Problem
Look through the listing below, and wherever a line has the string "area", copy it.

● ● ●

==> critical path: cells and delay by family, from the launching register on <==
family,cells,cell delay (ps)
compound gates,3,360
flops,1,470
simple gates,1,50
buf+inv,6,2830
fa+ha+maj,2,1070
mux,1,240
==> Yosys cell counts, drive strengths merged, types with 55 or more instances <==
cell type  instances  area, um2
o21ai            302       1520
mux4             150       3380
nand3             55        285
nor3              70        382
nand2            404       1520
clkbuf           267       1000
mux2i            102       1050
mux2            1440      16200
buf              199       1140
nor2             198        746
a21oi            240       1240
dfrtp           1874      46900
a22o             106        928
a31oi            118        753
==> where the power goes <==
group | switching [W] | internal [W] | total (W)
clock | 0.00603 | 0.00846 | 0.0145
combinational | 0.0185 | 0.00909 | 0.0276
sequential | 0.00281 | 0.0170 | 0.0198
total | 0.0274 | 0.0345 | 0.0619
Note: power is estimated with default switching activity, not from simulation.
===== src/rtl/hazard_forward_unit.sv =====
// Load-use stall detection and registered ALU operand forward selects for a
// 5-stage pipeline, built on a shadow copy of the EX/MEM/WB destination info.

module hfu_fwd_sel #(
    parameter int RA_W = 5
) (
    input  logic            i_enter,
    input  logic            i_use,
    input  logic [RA_W-1:0] i_rs,
    input  logic            i_ex_wr,
    input  logic [RA_W-1:0] i_ex_rd,
    input  logic            i_mem_wr,
    input  logic [RA_W-1:0] i_mem_rd,
    output logic [1:0]      o_sel
);
    // Youngest producer wins; x0 never matches because writers need rd != 0.
    always_comb begin
        o_sel = 2'b00;
        if (i_enter && i_use) begin
            if (i_ex_wr && (i_ex_rd == i_rs))
                o_sel = 2'b01;
            else if (i_mem_wr && (i_mem_rd == i_rs))
                o_sel = 2'b10;
        end
    end
endmodule
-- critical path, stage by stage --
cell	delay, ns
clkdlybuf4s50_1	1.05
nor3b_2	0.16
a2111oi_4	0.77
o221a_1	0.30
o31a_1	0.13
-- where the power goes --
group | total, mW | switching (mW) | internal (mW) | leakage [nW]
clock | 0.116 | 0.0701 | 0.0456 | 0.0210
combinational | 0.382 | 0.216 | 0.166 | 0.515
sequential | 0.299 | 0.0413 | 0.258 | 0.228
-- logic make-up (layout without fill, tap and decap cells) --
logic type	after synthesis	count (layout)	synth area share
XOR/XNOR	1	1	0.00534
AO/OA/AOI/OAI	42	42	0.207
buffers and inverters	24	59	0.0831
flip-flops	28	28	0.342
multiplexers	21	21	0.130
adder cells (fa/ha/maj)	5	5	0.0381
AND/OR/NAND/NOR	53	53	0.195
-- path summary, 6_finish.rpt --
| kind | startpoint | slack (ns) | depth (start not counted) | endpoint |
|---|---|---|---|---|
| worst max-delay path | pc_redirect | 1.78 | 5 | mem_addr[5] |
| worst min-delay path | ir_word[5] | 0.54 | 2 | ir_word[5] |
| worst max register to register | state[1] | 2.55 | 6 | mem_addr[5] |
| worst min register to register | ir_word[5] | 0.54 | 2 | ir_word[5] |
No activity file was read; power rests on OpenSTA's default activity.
$ cat src/rtl/rv_pkg.sv
// Shared RV32I decode definitions: opcodes, ALU codes, operand selects
// and the decode-to-execute bundle.
package rv_pkg;

  localparam logic [6:0] OPC_OP     = 7'b0110011;
  localparam logic [6:0] OPC_OP_IMM = 7'b0010011;
  localparam logic [6:0] OPC_LUI    = 7'b0110111;
  localparam logic [6:0] OPC_AUIPC  = 7'b0010111;
  localparam logic [6:0] OPC_LOAD   = 7'b0000011;
  localparam logic [6:0] OPC_STORE  = 7'b0100011;
  localparam logic [6:0] OPC_BRANCH = 7'b1100011;
  localparam logic [6:0] OPC_JAL    = 7'b1101111;
  localparam logic [6:0] OPC_JALR   = 7'b1100111;

  localparam logic [3:0] ALU_ADD  = 4'b0000;
  localparam logic [3:0] ALU_SUB  = 4'b1000;
  localparam logic [3:0] ALU_SLT  = 4'b0010;
  localparam logic [3:0] ALU_SLTU = 4'b0011;
  localparam logic [3:0] ALU_AND  = 4'b0111;
  localparam logic [3:0] ALU_OR   = 4'b0110;
  localparam logic [3:0] ALU_XOR  = 4'b0100;
  localparam logic [3:0] ALU_SLL  = 4'b0001;
  localparam logic [3:0] ALU_SRL  = 4'b0101;
  localparam logic [3:0] ALU_SRA  = 4'b1101;

  localparam logic [1:0] SEL_A_RS1  = 2'b00;
  localparam logic [1:0] SEL_A_PC   = 2'b01;
  localparam logic [1:0] SEL_A_ZERO = 2'b10;
  localparam logic       SEL_B_RS2  = 1'b0;
  localparam logic       SEL_B_IMM  = 1'b1;

  typedef struct packed {
    logic [3:0]  ctrl;
    logic [1:0]  a_sel;
    logic        b_sel;
    logic [31:0] imm;
    logic [4:0]  rs1;
    logic [4:0]  rs2;
    logic [4:0]  rd;
    logic        reg_write;
    logic [31:0] pc;
    logic        illegal;
  } id_ex_t;

endpackage

$ cat src/rtl/alu_decode_stage_if.sv
// Fetch-side handshake and execute-side decoded bundle of the
// ALU decode stage.
interface alu_decode_stage_if;

  logic        in_valid_i;
  logic        in_ready_o;
  logic [31:0] instr_i;
  logic [31:0] pc_i;
  logic        out_valid_o;
  logic        out_ready_i;
  logic [3:0]  aluctrl_ctrl_o;
  logic [1:0]  alu_a_sel_o;
  logic        alu_b_sel_o;
  logic [31:0] imm_o;
  logic [4:0]  rs1_o;
  logic [4:0]  rs2_o;
  logic [4:0]  rd_o;
  logic        reg_write_o;
  logic [31:0] pc_o;
  logic        illegal_o;

  modport slave (
    input  in_valid_i, instr_i, pc_i,
    input  out_ready_i,
    output in_ready_o, out_valid_o,
    output aluctrl_ctrl_o, alu_a_sel_o,
    output alu_b_sel_o, imm_o,
    output rs1_o, rs2_o, rd_o,
    output reg_write_o, pc_o, illegal_o
  );

  modport master (
    output in_valid_i, instr_i, pc_i,
    output out_ready_i,
    input  in_ready_o, out_valid_o,
    input  aluctrl_ctrl_o, alu_a_sel_o,
    input  alu_b_sel_o, imm_o,
    input  rs1_o, rs2_o, rd_o,
    input  reg_write_o, pc_o, illegal_o
  );

endinterface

● ● ●

Response below
cell type  instances  area, um2
logic type	after synthesis	count (layout)	synth area share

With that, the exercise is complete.